He was there that Friday in May, 2008, when his Mariners’ rookie-class Dominican Summer League team faced the Canadian Junior National Team and Lawrie hit five home runs.
“We knew we were in trouble when we saw his batting practice,” Guerrero said. “He was a different cat. Unbelievable. Every one of our guys threw mid-90s. He hit the ball like an MVP.
“Everything we threw, he hit. Our guys couldn’t believe it.”
Guerrero estimates his players are on the field at least 200 days a year.
A Canadian team might play 70 games a season.
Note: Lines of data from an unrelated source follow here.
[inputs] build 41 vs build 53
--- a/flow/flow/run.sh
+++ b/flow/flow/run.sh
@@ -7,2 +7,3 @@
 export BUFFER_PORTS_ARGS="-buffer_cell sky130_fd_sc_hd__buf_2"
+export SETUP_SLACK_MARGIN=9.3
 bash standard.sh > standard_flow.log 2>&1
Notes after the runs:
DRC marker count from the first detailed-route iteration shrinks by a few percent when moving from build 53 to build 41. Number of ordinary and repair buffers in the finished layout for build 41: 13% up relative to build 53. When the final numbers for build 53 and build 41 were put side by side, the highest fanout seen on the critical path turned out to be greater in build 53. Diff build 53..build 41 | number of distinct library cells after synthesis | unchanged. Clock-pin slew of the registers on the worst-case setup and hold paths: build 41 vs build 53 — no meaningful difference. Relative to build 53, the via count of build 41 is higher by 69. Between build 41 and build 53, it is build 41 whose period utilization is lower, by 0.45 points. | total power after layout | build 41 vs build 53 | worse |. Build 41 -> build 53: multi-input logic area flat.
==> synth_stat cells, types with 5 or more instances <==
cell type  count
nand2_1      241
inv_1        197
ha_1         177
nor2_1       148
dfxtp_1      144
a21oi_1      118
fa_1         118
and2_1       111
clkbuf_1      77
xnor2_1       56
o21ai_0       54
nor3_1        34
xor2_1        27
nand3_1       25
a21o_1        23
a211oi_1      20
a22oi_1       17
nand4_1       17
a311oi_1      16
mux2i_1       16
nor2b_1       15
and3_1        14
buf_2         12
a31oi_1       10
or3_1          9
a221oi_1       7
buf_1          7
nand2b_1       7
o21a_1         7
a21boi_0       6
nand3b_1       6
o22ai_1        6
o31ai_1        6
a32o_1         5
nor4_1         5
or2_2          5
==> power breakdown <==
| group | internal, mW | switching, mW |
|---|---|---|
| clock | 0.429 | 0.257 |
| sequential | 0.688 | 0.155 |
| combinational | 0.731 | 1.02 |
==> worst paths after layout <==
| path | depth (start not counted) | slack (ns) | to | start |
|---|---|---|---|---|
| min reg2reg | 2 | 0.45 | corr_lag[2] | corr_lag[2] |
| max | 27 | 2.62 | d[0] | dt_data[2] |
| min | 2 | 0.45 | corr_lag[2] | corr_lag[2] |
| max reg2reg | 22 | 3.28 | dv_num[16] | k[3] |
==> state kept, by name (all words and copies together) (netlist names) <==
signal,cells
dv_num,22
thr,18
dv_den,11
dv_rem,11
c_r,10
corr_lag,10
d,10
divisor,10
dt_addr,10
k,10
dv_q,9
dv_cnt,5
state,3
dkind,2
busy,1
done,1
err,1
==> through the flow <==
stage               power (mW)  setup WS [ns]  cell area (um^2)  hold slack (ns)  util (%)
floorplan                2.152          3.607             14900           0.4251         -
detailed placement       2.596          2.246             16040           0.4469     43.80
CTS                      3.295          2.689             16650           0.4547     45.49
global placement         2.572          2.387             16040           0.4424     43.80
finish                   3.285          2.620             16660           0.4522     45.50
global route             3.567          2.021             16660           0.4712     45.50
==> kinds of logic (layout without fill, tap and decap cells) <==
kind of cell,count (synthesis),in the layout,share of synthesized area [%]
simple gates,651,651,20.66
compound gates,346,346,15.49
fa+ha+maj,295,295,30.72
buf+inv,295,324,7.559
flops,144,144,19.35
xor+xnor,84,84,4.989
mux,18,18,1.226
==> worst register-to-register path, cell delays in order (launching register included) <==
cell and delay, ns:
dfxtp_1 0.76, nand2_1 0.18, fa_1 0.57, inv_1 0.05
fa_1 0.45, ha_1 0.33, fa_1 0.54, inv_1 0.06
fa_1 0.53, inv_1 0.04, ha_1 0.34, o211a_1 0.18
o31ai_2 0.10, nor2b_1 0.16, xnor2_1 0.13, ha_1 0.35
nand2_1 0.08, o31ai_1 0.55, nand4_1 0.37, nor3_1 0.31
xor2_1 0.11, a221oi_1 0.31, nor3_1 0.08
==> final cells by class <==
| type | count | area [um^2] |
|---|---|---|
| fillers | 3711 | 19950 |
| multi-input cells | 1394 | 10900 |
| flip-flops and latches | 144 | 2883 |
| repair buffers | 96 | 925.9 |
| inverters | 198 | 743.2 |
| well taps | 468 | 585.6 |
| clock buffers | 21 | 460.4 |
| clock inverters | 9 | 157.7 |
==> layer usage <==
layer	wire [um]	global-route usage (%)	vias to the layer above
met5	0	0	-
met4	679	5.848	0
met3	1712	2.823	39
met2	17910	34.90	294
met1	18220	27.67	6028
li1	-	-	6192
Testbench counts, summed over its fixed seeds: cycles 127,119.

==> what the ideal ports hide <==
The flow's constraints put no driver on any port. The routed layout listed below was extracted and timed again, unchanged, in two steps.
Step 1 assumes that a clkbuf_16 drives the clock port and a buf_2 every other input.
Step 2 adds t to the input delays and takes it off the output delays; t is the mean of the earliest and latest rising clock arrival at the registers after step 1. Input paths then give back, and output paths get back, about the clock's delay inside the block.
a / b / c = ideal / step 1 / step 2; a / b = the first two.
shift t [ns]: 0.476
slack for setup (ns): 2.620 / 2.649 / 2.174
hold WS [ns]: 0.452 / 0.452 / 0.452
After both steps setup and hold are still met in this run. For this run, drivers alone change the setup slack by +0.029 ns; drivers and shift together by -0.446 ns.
The point being ... a Dominican ball player knows who can play, whether he’s from the north end of the island, Canada or Mars.
And that afternoon they saw a player.
After 8-5 and 14-5 Team Canada wins, players from the two teams gathered for a group picture.
“I couldn’t believe what I was seeing,” said Tom McNamara, on the phone from Long Beach, Calif., and the Area Code Games where he’s looking for another Lawrie.
McNamara, scouting that day at Villa Mella couldn’t believe the in-game production or the post-game scene.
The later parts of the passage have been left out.